The formation of germ-buds is evidently but little different from real budding. But, on the other hand, it is connected with a fourth kind of non-sexual propagation, which almost forms a transition to sexual reproduction, namely, the formation of germ-cells (Monosporogonia), which is often briefly called formation of spores (sporogonia). In this case it is no longer a group of cells, but a single cell, which separates itself from the surrounding cells in the interior of the producing organism, and which only becomes further developed after it has come out of its parent. After this germ-cell, or monospore (or, briefly, spore), has left the parental individual, it multiplies by division, and thus forms a many-celled organism, which by growth and gradual development attains the hereditary qualities of the parental organism. This occurs very generally among lower plants (Cryptogama).

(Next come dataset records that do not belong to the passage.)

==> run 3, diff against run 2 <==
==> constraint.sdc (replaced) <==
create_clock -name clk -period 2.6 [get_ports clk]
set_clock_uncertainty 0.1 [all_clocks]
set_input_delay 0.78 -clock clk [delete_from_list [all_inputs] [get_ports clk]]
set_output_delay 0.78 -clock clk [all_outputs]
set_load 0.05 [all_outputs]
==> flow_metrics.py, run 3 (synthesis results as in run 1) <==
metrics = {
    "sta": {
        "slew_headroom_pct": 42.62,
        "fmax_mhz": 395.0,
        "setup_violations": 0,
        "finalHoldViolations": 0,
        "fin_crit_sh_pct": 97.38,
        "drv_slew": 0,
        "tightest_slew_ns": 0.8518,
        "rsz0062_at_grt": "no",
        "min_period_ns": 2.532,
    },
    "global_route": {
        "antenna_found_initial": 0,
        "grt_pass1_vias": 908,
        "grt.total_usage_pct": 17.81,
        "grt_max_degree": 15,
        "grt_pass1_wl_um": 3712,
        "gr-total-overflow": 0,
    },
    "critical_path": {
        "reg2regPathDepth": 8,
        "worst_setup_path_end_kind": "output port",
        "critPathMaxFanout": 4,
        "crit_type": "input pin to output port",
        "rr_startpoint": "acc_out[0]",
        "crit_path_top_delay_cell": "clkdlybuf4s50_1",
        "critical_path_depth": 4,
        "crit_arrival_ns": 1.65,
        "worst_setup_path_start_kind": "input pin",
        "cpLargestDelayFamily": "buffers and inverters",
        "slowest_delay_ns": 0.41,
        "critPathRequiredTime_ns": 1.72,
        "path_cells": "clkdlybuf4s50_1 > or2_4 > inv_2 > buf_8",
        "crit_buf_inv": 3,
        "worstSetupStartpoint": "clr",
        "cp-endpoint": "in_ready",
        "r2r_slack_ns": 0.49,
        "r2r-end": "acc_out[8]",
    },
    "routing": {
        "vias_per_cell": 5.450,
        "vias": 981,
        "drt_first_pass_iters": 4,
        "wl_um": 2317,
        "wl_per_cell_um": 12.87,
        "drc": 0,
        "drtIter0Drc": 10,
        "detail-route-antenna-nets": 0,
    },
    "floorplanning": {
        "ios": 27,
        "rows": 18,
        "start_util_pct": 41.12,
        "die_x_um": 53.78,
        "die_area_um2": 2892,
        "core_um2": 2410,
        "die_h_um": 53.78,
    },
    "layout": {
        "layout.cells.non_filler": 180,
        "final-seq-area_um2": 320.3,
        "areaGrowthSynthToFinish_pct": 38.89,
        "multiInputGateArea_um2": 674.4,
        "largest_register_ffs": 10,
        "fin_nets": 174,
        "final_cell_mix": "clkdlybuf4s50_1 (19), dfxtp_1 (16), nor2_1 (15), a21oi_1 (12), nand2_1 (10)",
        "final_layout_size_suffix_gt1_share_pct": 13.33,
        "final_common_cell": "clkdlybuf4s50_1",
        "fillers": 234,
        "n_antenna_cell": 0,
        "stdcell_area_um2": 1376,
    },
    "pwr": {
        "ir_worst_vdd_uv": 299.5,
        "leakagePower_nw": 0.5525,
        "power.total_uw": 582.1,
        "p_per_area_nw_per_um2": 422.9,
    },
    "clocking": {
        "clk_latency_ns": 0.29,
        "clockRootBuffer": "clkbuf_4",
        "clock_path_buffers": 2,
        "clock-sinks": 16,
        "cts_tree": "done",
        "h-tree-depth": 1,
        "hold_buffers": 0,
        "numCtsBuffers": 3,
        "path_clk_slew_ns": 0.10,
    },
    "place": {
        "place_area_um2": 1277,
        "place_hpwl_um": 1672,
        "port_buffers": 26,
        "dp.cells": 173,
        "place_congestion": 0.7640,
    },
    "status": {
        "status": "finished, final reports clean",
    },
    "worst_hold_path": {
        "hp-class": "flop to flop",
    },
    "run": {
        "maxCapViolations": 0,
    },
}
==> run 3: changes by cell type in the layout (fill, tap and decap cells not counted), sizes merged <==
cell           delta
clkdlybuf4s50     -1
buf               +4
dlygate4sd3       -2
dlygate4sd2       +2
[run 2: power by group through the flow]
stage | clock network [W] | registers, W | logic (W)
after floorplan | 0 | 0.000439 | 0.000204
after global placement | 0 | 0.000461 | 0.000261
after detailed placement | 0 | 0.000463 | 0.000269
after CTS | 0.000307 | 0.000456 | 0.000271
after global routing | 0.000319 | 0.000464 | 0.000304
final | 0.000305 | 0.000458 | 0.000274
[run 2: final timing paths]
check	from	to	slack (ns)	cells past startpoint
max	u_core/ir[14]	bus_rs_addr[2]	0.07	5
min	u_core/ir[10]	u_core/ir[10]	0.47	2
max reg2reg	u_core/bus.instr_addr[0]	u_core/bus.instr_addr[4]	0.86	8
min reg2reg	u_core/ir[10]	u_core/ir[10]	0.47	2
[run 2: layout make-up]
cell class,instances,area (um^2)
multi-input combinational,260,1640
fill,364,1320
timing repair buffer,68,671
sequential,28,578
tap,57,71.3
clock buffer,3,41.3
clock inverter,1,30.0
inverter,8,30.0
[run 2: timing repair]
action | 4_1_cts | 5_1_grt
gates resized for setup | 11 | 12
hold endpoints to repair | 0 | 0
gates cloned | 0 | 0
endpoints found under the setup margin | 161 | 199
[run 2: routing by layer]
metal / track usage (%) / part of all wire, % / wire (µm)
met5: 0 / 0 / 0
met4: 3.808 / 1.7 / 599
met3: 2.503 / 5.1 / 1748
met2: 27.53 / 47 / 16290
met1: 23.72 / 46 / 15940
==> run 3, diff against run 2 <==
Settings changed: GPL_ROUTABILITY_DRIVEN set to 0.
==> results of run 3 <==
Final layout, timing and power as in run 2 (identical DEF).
--- config.mk ---
export PLATFORM = sky130hd
export DESIGN_NAME = jtvigil_gfx_arb
export DESIGN_NICKNAME = d
export VERILOG_FILES = /design/src/rtl/jtvigil_gfx_arb.sv
export SDC_FILE = /design/constraint.sdc
export NUM_CORES = 1
export LEC_CHECK = 0
export CAP_MARGIN = 10
export CORE_MARGIN = 5
export CORE_UTILIZATION = 60
export DETAILED_ROUTE_END_ITERATION = 6
export DONT_BUFFER_PORTS = 1
export PLACE_DENSITY = 0.78
export SLEW_MARGIN = 5
export SYNTH_ARGS = -nofsm -noshare
export SYNTH_HDL_FRONTEND = slang
export SYNTH_SLANG_ARGS = --single-unit
export TNS_END_PERCENT = 50
--- constraint.sdc ---
create_clock -name clk -period 3.8 [get_ports clk]
set_clock_uncertainty 0.2 [all_clocks]
set_input_delay 0.38 -clock clk [delete_from_list [all_inputs] [get_ports clk]]
set_output_delay 0.38 -clock clk [all_outputs]
set_load 0.01 [all_outputs]
[src/rtl/spu_issue_pkg.sv]
// Shared types and decode helpers for the SPU issue buffer.
// PC_W is fixed here because it must match the fetch unit's byte-PC width.
package spu_issue_pkg;

    localparam int PC_W = 11;

    typedef struct packed {
        logic [31:0]     first;
        logic [31:0]     second;
        logic [PC_W-1:0] pc;
        logic            skip_first;
    } pair_entry_t;

    typedef enum logic {
        PAIR   = 1'b0,
        SECOND = 1'b1
    } issue_state_t;

    function automatic logic is_odd_pipe(input logic [31:0] instr);
        return (instr[31:28] == 4'b0010) || (instr[31:28] == 4'b0011);
    endfunction

    function automatic logic [6:0] rt_field(input logic [31:0] instr);
        return instr[6:0];
    endfunction

    function automatic logic [6:0] ra_field(input logic [31:0] instr);
        return instr[13:7];
    endfunction

    function automatic logic [6:0] rb_field(input logic [31:0] instr);
        return instr[20:14];
    endfunction

    // Second word reads a register the first word writes.
    function automatic logic depends_on(input logic [31:0] first, input logic [31:0] second);
        return (rt_field(first) == ra_field(second)) || (rt_field(first) == rb_field(second));
    endfunction

endpackage

[src/rtl/spu_pair_fifo.sv]
// Circular FIFO of instruction pairs with async reset and synchronous flush.
// DEPTH must be a power of two so the pointers wrap naturally.
module spu_pair_fifo
    import spu_issue_pkg::*;
#(
    parameter int DEPTH = 4
) (
    input  logic                     clk,
    input  logic                     reset,
    input  logic                     flush_i,
    input  logic                     push_i,
    input  logic                     pop_i,
    input  pair_entry_t              wdata_i,
    output pair_entry_t              rdata_o,
    output logic                     full_o,
    output logic                     empty_o,
    output logic [$clog2(DEPTH):0]   count_o
);

    localparam int AW = $clog2(DEPTH);

    pair_entry_t     mem_q [DEPTH];
    logic [AW-1:0]   wr_ptr_q, wr_ptr_d;
    logic [AW-1:0]   rd_ptr_q, rd_ptr_d;
    logic [AW:0]     count_q,  count_d;
    logic            push_ok, pop_ok;

    assign full_o  = (count_q == (AW+1)'(DEPTH));
    assign empty_o = (count_q == '0);
    assign count_o = count_q;
    assign rdata_o = mem_q[rd_ptr_q];

    assign push_ok = push_i & ~full_o & ~flush_i;
    assign pop_ok  = pop_i & ~empty_o & ~flush_i;

    always_comb begin
        wr_ptr_d = wr_ptr_q;
        rd_ptr_d = rd_ptr_q;
        count_d  = count_q;
        if (flush_i) begin
            wr_ptr_d = '0;
            rd_ptr_d = '0;
            count_d  = '0;
        end else begin
            if (push_ok) wr_ptr_d = wr_ptr_q + 1'b1;
            if (pop_ok)  rd_ptr_d = rd_ptr_q + 1'b1;
            case ({push_ok, pop_ok})
                2'b10:   count_d = count_q + 1'b1;
                2'b01:   count_d = count_q - 1'b1;
                default: count_d = count_q;
            endcase
        end
    end

    always_ff @(posedge clk or posedge reset) begin
        if (reset) begin
            wr_ptr_q <= '0;
            rd_ptr_q <= '0;
            count_q  <= '0;
        end else begin
            wr_ptr_q <= wr_ptr_d;
            rd_ptr_q <= rd_ptr_d;
            count_q  <= count_d;
        end
    end

    // Storage needs no reset; occupancy is tracked by count_q.
    always_ff @(posedge clk) begin
        if (push_ok) mem_q[wr_ptr_q] <= wdata_i;
    end

endmodule

[src/rtl/spu_issue_buffer.sv]
// Issue buffer: captures fetched instruction pairs, splits them into even/odd issue slots.
// Optional SPU_ISSUE_STATS_EN adds saturating dual/single issue counters.
//
//   state  | meaning
//   PAIR   | next issue starts a new pair at the FIFO head
//   SECOND | first word of head already issued, second word pending
module spu_issue_buffer
    import spu_issue_pkg::*;
#(
    parameter int DEPTH = 4
) (
    input  logic            clk,
    input  logic            reset,
    input  logic [31:0]     instr1,
    input  logic [31:0]     instr2,
    output logic            enable_pc,
    input  logic            branch_flush,
    input  logic [PC_W-1:0] branch_target,
    input  logic            issue_stall,
    output logic            even_valid,
    output logic [31:0]     even_instr,
    output logic [PC_W-1:0] even_pc,
    output logic            odd_valid,
    output logic [31:0]     odd_instr,
    output logic [PC_W-1:0] odd_pc
`ifdef SPU_ISSUE_STATS_EN
    ,
    output logic [15:0]     dual_cnt,
    output logic [15:0]     single_cnt
`endif
);

    issue_state_t    state_q, state_d;
    logic [PC_W-1:0] shadow_pc_q, shadow_pc_d;
    logic            skip_pend_q, skip_pend_d;

    logic            even_valid_q, even_valid_d;
    logic [31:0]     even_instr_q, even_instr_d;
    logic [PC_W-1:0] even_pc_q,    even_pc_d;
    logic            odd_valid_q,  odd_valid_d;
    logic [31:0]     odd_instr_q,  odd_instr_d;
    logic [PC_W-1:0] odd_pc_q,     odd_pc_d;

    pair_entry_t     head, push_entry;
    logic            fifo_full, fifo_empty, push, pop;
    logic [$clog2(DEPTH):0] fifo_count_unused;
    logic [PC_W-1:0] head_pc4;
    logic            can_dual, dual_fire, single_fire;
    logic            one_fire;
    logic [31:0]     one_instr;
    logic [PC_W-1:0] one_pc;

    assign enable_pc = ~fifo_full;
    assign push      = enable_pc & ~branch_flush;

    assign push_entry.first      = instr1;
    assign push_entry.second     = instr2;
    assign push_entry.pc         = shadow_pc_q;
    assign push_entry.skip_first = skip_pend_q;

    spu_pair_fifo #(.DEPTH(DEPTH)) u_fifo (
        .clk     (clk),
        .reset   (reset),
        .flush_i (branch_flush),
        .push_i  (push),
        .pop_i   (pop),
        .wdata_i (push_entry),
        .rdata_o (head),
        .full_o  (fifo_full),
        .empty_o (fifo_empty),
        .count_o (fifo_count_unused)
    );

    assign head_pc4 = head.pc + PC_W'(4);
    assign can_dual = (state_q == PAIR) && !head.skip_first
                      && !is_odd_pipe(head.first) && is_odd_pipe(head.second)
                      && !depends_on(head.first, head.second);

    always_comb begin
        shadow_pc_d = shadow_pc_q;
        skip_pend_d = skip_pend_q;
        if (branch_flush) begin
            shadow_pc_d = {branch_target[PC_W-1:3], 3'b000};
            skip_pend_d = branch_target[2];
        end else if (push) begin
            shadow_pc_d = shadow_pc_q + PC_W'(8);
            skip_pend_d = 1'b0;
        end
    end

    always_comb begin
        state_d      = state_q;
        pop          = 1'b0;
        dual_fire    = 1'b0;
        single_fire  = 1'b0;
        one_fire     = 1'b0;
        one_instr    = '0;
        one_pc       = '0;
        even_valid_d = even_valid_q;
        even_instr_d = even_instr_q;
        even_pc_d    = even_pc_q;
        odd_valid_d  = odd_valid_q;
        odd_instr_d  = odd_instr_q;
        odd_pc_d     = odd_pc_q;

        if (branch_flush) begin
            state_d      = PAIR;
            even_valid_d = 1'b0;
            odd_valid_d  = 1'b0;
        end else if (!issue_stall) begin
            even_valid_d = 1'b0;
            odd_valid_d  = 1'b0;
            if (!fifo_empty) begin
                case (state_q)
                    PAIR: begin
                        if (can_dual) begin
                            even_valid_d = 1'b1;
                            even_instr_d = head.first;
                            even_pc_d    = head.pc;
                            odd_valid_d  = 1'b1;
                            odd_instr_d  = head.second;
                            odd_pc_d     = head_pc4;
                            pop          = 1'b1;
                            dual_fire    = 1'b1;
                        end else if (head.skip_first) begin
                            one_fire  = 1'b1;
                            one_instr = head.second;
                            one_pc    = head_pc4;
                            pop       = 1'b1;
                        end else begin
                            one_fire  = 1'b1;
                            one_instr = head.first;
                            one_pc    = head.pc;
                            state_d   = SECOND;
                        end
                    end
                    SECOND: begin
                        one_fire  = 1'b1;
                        one_instr = head.second;
                        one_pc    = head_pc4;
                        pop       = 1'b1;
                        state_d   = PAIR;
                    end
                    default: state_d = PAIR;
                endcase
            end
            // A lone word goes to whichever slot its pipe class selects.
            if (one_fire) begin
                single_fire = 1'b1;
                if (is_odd_pipe(one_instr)) begin
                    odd_valid_d = 1'b1;
                    odd_instr_d = one_instr;
                    odd_pc_d    = one_pc;
                end else begin
                    even_valid_d = 1'b1;
                    even_instr_d = one_instr;
                    even_pc_d    = one_pc;
                end
            end
        end
    end

    always_ff @(posedge clk or posedge reset) begin
        if (reset) begin
            state_q      <= PAIR;
            shadow_pc_q  <= '0;
            skip_pend_q  <= 1'b0;
            even_valid_q <= 1'b0;
            even_instr_q <= '0;
            even_pc_q    <= '0;
            odd_valid_q  <= 1'b0;
            odd_instr_q  <= '0;
            odd_pc_q     <= '0;
        end else begin
            state_q      <= state_d;
            shadow_pc_q  <= shadow_pc_d;
            skip_pend_q  <= skip_pend_d;
            even_valid_q <= even_valid_d;
            even_instr_q <= even_instr_d;
            even_pc_q    <= even_pc_d;
            odd_valid_q  <= odd_valid_d;
            odd_instr_q  <= odd_instr_d;
            odd_pc_q     <= odd_pc_d;
        end
    end

    assign even_valid = even_valid_q;
    assign even_instr = even_instr_q;
    assign even_pc    = even_pc_q;
    assign odd_valid  = odd_valid_q;
    assign odd_instr  = odd_instr_q;
    assign odd_pc     = odd_pc_q;

`ifdef SPU_ISSUE_STATS_EN
    logic [15:0] dual_cnt_q, single_cnt_q;
    logic        unused_bits;

    always_ff @(posedge clk or posedge reset) begin
        if (reset) begin
            dual_cnt_q   <= '0;
            single_cnt_q <= '0;
        end else begin
            if (dual_fire && (dual_cnt_q != 16'hFFFF))
                dual_cnt_q <= dual_cnt_q + 16'd1;
            if (single_fire && (single_cnt_q != 16'hFFFF))
                single_cnt_q <= single_cnt_q + 16'd1;
        end
    end

    assign dual_cnt    = dual_cnt_q;
    assign single_cnt  = single_cnt_q;
    assign unused_bits = ^{branch_target[1:0], fifo_count_unused};
`else
    logic unused_bits;
    assign unused_bits = ^{branch_target[1:0], fifo_count_unused, dual_fire, single_fire};
`endif

endmodule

Although the formation of germ-cells very much resembles the formation of germ buds, it evidently and very essentially differs from the latter, and also from the other forms of non-sexual propagation which have previously been mentioned, by the fact that only a very small portion of the producing organism takes part in the propagation and, accordingly, in the transmission by inheritance. In the case of self-division, where the whole organism falls into two halves, in the formation of buds, where a considerable portion of the whole body, already more or less developed, separates from the producing individual, we easily understand that the forms and vital phenomena should be the same in the producing and produced organism. It is much more difficult to understand in the formation of germ-buds, and more difficult still in the formation of germ-cells, how this very small, quite undeveloped portion of the body, this group of cells, or this single cell, not only directly takes with it certain parental qualities into its independent existence, but also after its separation from the parental individual develops into a many-celled body, and in this repeats the forms and vital phenomena of the original producing organism. This last form of monogonic propagation—that of the germ cells, or spore-formation—leads us directly to a form of propagation which is the most difficult of all to explain, namely, sexual propagation.